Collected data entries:
==> src/rtl/uhci_event_flags.sv <==
// Sticky event flag bank: hardware set wins over software one-to-clear
module uhci_event_flags #(
   parameter int WIDTH = 32
) (
   input  wire logic             clk_in,
   input  wire logic             rst_n_in,
   input  wire logic             soft_clear_in,
   input  wire logic [WIDTH-1:0] set_in,
   input  wire logic [WIDTH-1:0] clear_in,
   output logic      [WIDTH-1:0] flags_out
);
   if (WIDTH < 1) begin : g_bad_width
      $error("uhci_event_flags: WIDTH must be positive");
   end
   for (genvar i = 0; i < WIDTH; i++) begin : g_flag
      always_ff @(posedge clk_in or negedge rst_n_in) begin
         if (!rst_n_in) begin
            flags_out[i] <= 1'b0;
         end else if (soft_clear_in) begin
            // Soft reset holds the bank clear even against fresh events
            flags_out[i] <= 1'b0;
         end else if (set_in[i]) begin
            flags_out[i] <= 1'b1;
         end else if (clear_in[i]) begin
            flags_out[i] <= 1'b0;
         end
      end
   end
endmodule

==> src/rtl/uhci_cmd_irq_regs.sv <==
// Command, status and interrupt control registers of the host controller
`include "uhci_defines.svh"
module uhci_cmd_irq_regs #(
   parameter int  SWRST_CYCLES = `UHCI_SWRST_CYCLES,
   parameter bit  HAS_MGMT_PIN = 1'b1
) (
   input  wire logic               clk_in,
   input  wire logic               rst_n_in,
   input  wire logic [7:0]         reg_addr_in,
   input  wire logic               reg_write_in,
   input  wire logic               reg_read_in,
   input  wire uhci_pkg::uhci_word_t reg_wdata_in,
   output uhci_pkg::uhci_word_t    reg_rdata_out,
   input  wire logic               irq_routing_select_in,
   input  wire logic               fs_write_in,
   input  wire uhci_pkg::uhci_fs_t fs_wdata_in,
   output uhci_pkg::uhci_fs_t      functional_state_out,
   input  wire logic               control_head_reached_in,
   input  wire logic               bulk_head_reached_in,
   output logic                    control_list_start_out,
   output logic                    bulk_list_start_out,
   input  wire logic               changeover_done_in,
   input  wire logic               periodic_overrun_in,
   input  wire logic               done_head_write_req_in,
   output logic                    done_head_write_grant_out,
   input  wire logic               frame_start_in,
   output logic                    sof_token_out,
   input  wire logic [15:0]        frame_number_in,
   input  wire logic               resume_signal_in,
   input  wire logic               system_error_in,
   input  wire logic               root_hub_change_in,
   output logic                    processing_halt_out,
   output logic                    soft_reset_out,
   output logic                    host_irq_out,
   output logic                    mgmt_irq_out
);
   import uhci_pkg::*;

   // A zero-length sequence would wrap the compare value and hold the request bit for 65537 cycles
   if (SWRST_CYCLES < 1) begin : g_short_reset
      $error("uhci_cmd_irq_regs: SWRST_CYCLES must be at least 1");
   end
   // The sequence counter is sixteen bits wide
   if (SWRST_CYCLES > 65536) begin : g_long_reset
      $error("uhci_cmd_irq_regs: SWRST_CYCLES must not exceed 65536");
   end

   uhci_rst_e  rst_state;
   logic [15:0] rst_count;
   logic       host_reset_request;
   logic       control_list_filled;
   logic       bulk_list_filled;
   logic       ownership_request;
   logic [1:0] overrun_count;
   uhci_word_t interrupt_enable;
   uhci_word_t interrupt_status;
   uhci_fs_t   functional_state;
   logic       fn_top_prev;
   logic       resume_level;
   logic       resume_rise;
   logic       sys_err_level;
   logic       sys_err_rise;
   logic       soft_reset;
   logic       wr_cmd;
   logic       wr_sts;
   logic       wr_en;
   logic       wr_dis;
   uhci_word_t event_set;
   uhci_word_t event_clear;
   uhci_word_t pending;

   assign wr_cmd = reg_write_in && (reg_addr_in == `UHCI_OFS_CMD_STATUS);
   assign wr_sts = reg_write_in && (reg_addr_in == `UHCI_OFS_INT_STATUS);
   assign wr_en  = reg_write_in && (reg_addr_in == `UHCI_OFS_INT_ENABLE);
   assign wr_dis = reg_write_in && (reg_addr_in == `UHCI_OFS_INT_DISABLE);

   // Pin-level event sources pass two flops first
   uhci_edge_sync u_resume_sync (
      .clk_in    (clk_in),
      .rst_n_in  (rst_n_in),
      .async_in  (resume_signal_in),
      .level_out (resume_level),
      .rise_out  (resume_rise)
   );
   uhci_edge_sync u_syserr_sync (
      .clk_in    (clk_in),
      .rst_n_in  (rst_n_in),
      .async_in  (system_error_in),
      .level_out (sys_err_level),
      .rise_out  (sys_err_rise)
   );

   // Software reset sequencer; the request bit drops when done
   assign soft_reset = (rst_state == UHCI_RST_BUSY);
   always_ff @(posedge clk_in or negedge rst_n_in) begin
      if (!rst_n_in) begin
         rst_state <= UHCI_RST_IDLE;
         rst_count <= 16'h0000;
      end else begin
         case (rst_state)
            UHCI_RST_IDLE: begin
               if (wr_cmd && reg_wdata_in[`UHCI_BIT_HRR]) begin
                  rst_state <= UHCI_RST_BUSY;
                  rst_count <= 16'h0000;
               end
            end
            UHCI_RST_BUSY: begin
               if (rst_count == 16'(SWRST_CYCLES - 1)) begin
                  rst_state <= UHCI_RST_DONE;
               end else begin
                  rst_count <= rst_count + 16'h0001;
               end
            end
            UHCI_RST_DONE: rst_state <= UHCI_RST_IDLE;
            default: rst_state <= UHCI_RST_IDLE;
         endcase
      end
   end
   assign host_reset_request = (rst_state != UHCI_RST_IDLE);

   // Functional state: hard reset to reset, soft reset to suspend
   always_ff @(posedge clk_in or negedge rst_n_in) begin
      if (!rst_n_in) begin
         functional_state <= `UHCI_FS_RESET;
      end else if (soft_reset) begin
         functional_state <= `UHCI_FS_SUSPEND;
      end else if (fs_write_in) begin
         functional_state <= fs_wdata_in;
      end else if (resume_rise && functional_state == `UHCI_FS_SUSPEND) begin
         functional_state <= `UHCI_FS_RESUME;
      end
   end

   // List filled flags: software sets, controller consumes at list head
   assign control_list_start_out = control_head_reached_in && control_list_filled
                                   && !processing_halt_out;
   assign bulk_list_start_out    = bulk_head_reached_in && bulk_list_filled
                                   && !processing_halt_out;
   always_ff @(posedge clk_in or negedge rst_n_in) begin
      if (!rst_n_in) begin
         control_list_filled <= 1'b0;
         bulk_list_filled    <= 1'b0;
      end else if (soft_reset) begin
         control_list_filled <= 1'b0;
         bulk_list_filled    <= 1'b0;
      end else begin
         // A fresh set in the consume cycle survives, so no descriptor is missed
         if (wr_cmd && reg_wdata_in[`UHCI_BIT_CTRL_FILL]) begin
            control_list_filled <= 1'b1;
         end else if (control_list_start_out) begin
            control_list_filled <= 1'b0;
         end
         if (wr_cmd && reg_wdata_in[`UHCI_BIT_BULK_FILL]) begin
            bulk_list_filled <= 1'b1;
         end else if (bulk_list_start_out) begin
            bulk_list_filled <= 1'b0;
         end
      end
   end

   // Ownership request held until changeover finishes
   always_ff @(posedge clk_in or negedge rst_n_in) begin
      if (!rst_n_in) begin
         ownership_request <= 1'b0;
      end else if (soft_reset) begin
         ownership_request <= 1'b0;
      end else if (wr_cmd && reg_wdata_in[`UHCI_BIT_OWN_REQ]) begin
         ownership_request <= 1'b1;
      end else if (changeover_done_in) begin
         ownership_request <= 1'b0;
      end
   end

   // Overrun count ignores the state of its flag
   always_ff @(posedge clk_in or negedge rst_n_in) begin
      if (!rst_n_in) begin
         overrun_count <= 2'h0;
      end else if (soft_reset) begin
         overrun_count <= 2'h0;
      end else if (periodic_overrun_in) begin
         overrun_count <= overrun_count + 2'h1;
      end
   end

   always_ff @(posedge clk_in or negedge rst_n_in) begin
      if (!rst_n_in) begin
         fn_top_prev <= 1'b0;
      end else begin
         fn_top_prev <= frame_number_in[15];
      end
   end

   // Event sources into the sticky flag bank
   always_comb begin
      event_set = `UHCI_RESET_VALUE;
      event_set[`UHCI_EV_SO]   = periodic_overrun_in;
      event_set[`UHCI_EV_DONE_HEAD]   = done_head_write_grant_out;
      event_set[`UHCI_EV_FRAME_START] = frame_start_in && !processing_halt_out;
      event_set[`UHCI_EV_RD]          = resume_rise;
      event_set[`UHCI_EV_SYS_ERR]     = sys_err_rise;
      event_set[`UHCI_EV_FRAME_ROLL]  = frame_number_in[15] ^ fn_top_prev;
      event_set[`UHCI_EV_HUB_CHANGE]  = root_hub_change_in;
      event_set[`UHCI_EV_OWN_CHANGE]  = HAS_MGMT_PIN && wr_cmd
                                        && reg_wdata_in[`UHCI_BIT_OWN_REQ];
      event_set = event_set & `UHCI_EVENT_MASK;
   end
   assign event_clear = wr_sts ? (reg_wdata_in & `UHCI_EVENT_MASK) : `UHCI_RESET_VALUE;

   uhci_event_flags #(
      .WIDTH (32)
   ) u_flags (
      .clk_in        (clk_in),
      .rst_n_in      (rst_n_in),
      .soft_clear_in (soft_reset),
      .set_in        (event_set),
      .clear_in      (event_clear),
      .flags_out     (interrupt_status)
   );

   // Write-back blocked while the previous head is unread
   assign done_head_write_grant_out = done_head_write_req_in
                                      && !interrupt_status[`UHCI_EV_DONE_HEAD]
                                      && !processing_halt_out;
   assign sof_token_out = event_set[`UHCI_EV_FRAME_START];
   // Error halt holds while the error input is high and until software or soft reset clears the flag
   assign processing_halt_out = interrupt_status[`UHCI_EV_SYS_ERR] || sys_err_level;
   assign soft_reset_out = soft_reset;

   // Enable register: set via enable, cleared via disable
   always_ff @(posedge clk_in or negedge rst_n_in) begin
      if (!rst_n_in) begin
         interrupt_enable <= `UHCI_RESET_VALUE;
      end else if (soft_reset) begin
         interrupt_enable <= `UHCI_RESET_VALUE;
      end else if (wr_en) begin
         interrupt_enable <= interrupt_enable
                             | (reg_wdata_in & `UHCI_ENABLE_MASK);
      end else if (wr_dis) begin
         interrupt_enable <= interrupt_enable
                             & ~(reg_wdata_in & `UHCI_ENABLE_MASK);
      end
   end

   // Interrupt gating and routing
   assign pending = interrupt_status & interrupt_enable & `UHCI_EVENT_MASK;
   always_comb begin
      host_irq_out = 1'b0;
      mgmt_irq_out = 1'b0;
      if (interrupt_enable[`UHCI_BIT_MASTER_EN]) begin
         if (irq_routing_select_in) begin
            mgmt_irq_out = |pending;
         end else begin
            host_irq_out = |(pending & ~(32'h1 << `UHCI_EV_OWN_CHANGE));
            mgmt_irq_out = pending[`UHCI_EV_OWN_CHANGE];
         end
      end
   end

   // Registered read data; unmapped addresses read zero
   always_ff @(posedge clk_in or negedge rst_n_in) begin
      if (!rst_n_in) begin
         reg_rdata_out <= `UHCI_RESET_VALUE;
      end else if (reg_read_in) begin
         case (reg_addr_in)
            `UHCI_OFS_CMD_STATUS: begin
               reg_rdata_out <= {14'h0000, overrun_count, 12'h000, ownership_request,
                                 bulk_list_filled, control_list_filled,
                                 host_reset_request};
            end
            `UHCI_OFS_INT_STATUS:  reg_rdata_out <= interrupt_status;
            `UHCI_OFS_INT_ENABLE:  reg_rdata_out <= interrupt_enable;
            `UHCI_OFS_INT_DISABLE: reg_rdata_out <= interrupt_enable;
            default:               reg_rdata_out <= `UHCI_RESET_VALUE;
         endcase
      end
   end

   assign functional_state_out = functional_state;
endmodule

→ PROMPT
The output must consist solely of the lines from the first line of the records through the line containing "for (genvar i", reproduced exactly.

→ THE ANSWER
==> src/rtl/uhci_event_flags.sv <==
// Sticky event flag bank: hardware set wins over software one-to-clear
module uhci_event_flags #(
   parameter int WIDTH = 32
) (
   input  wire logic             clk_in,
   input  wire logic             rst_n_in,
   input  wire logic             soft_clear_in,
   input  wire logic [WIDTH-1:0] set_in,
   input  wire logic [WIDTH-1:0] clear_in,
   output logic      [WIDTH-1:0] flags_out
);
   if (WIDTH < 1) begin : g_bad_width
      $error("uhci_event_flags: WIDTH must be positive");
   end
   for (genvar i = 0; i < WIDTH; i++) begin : g_flag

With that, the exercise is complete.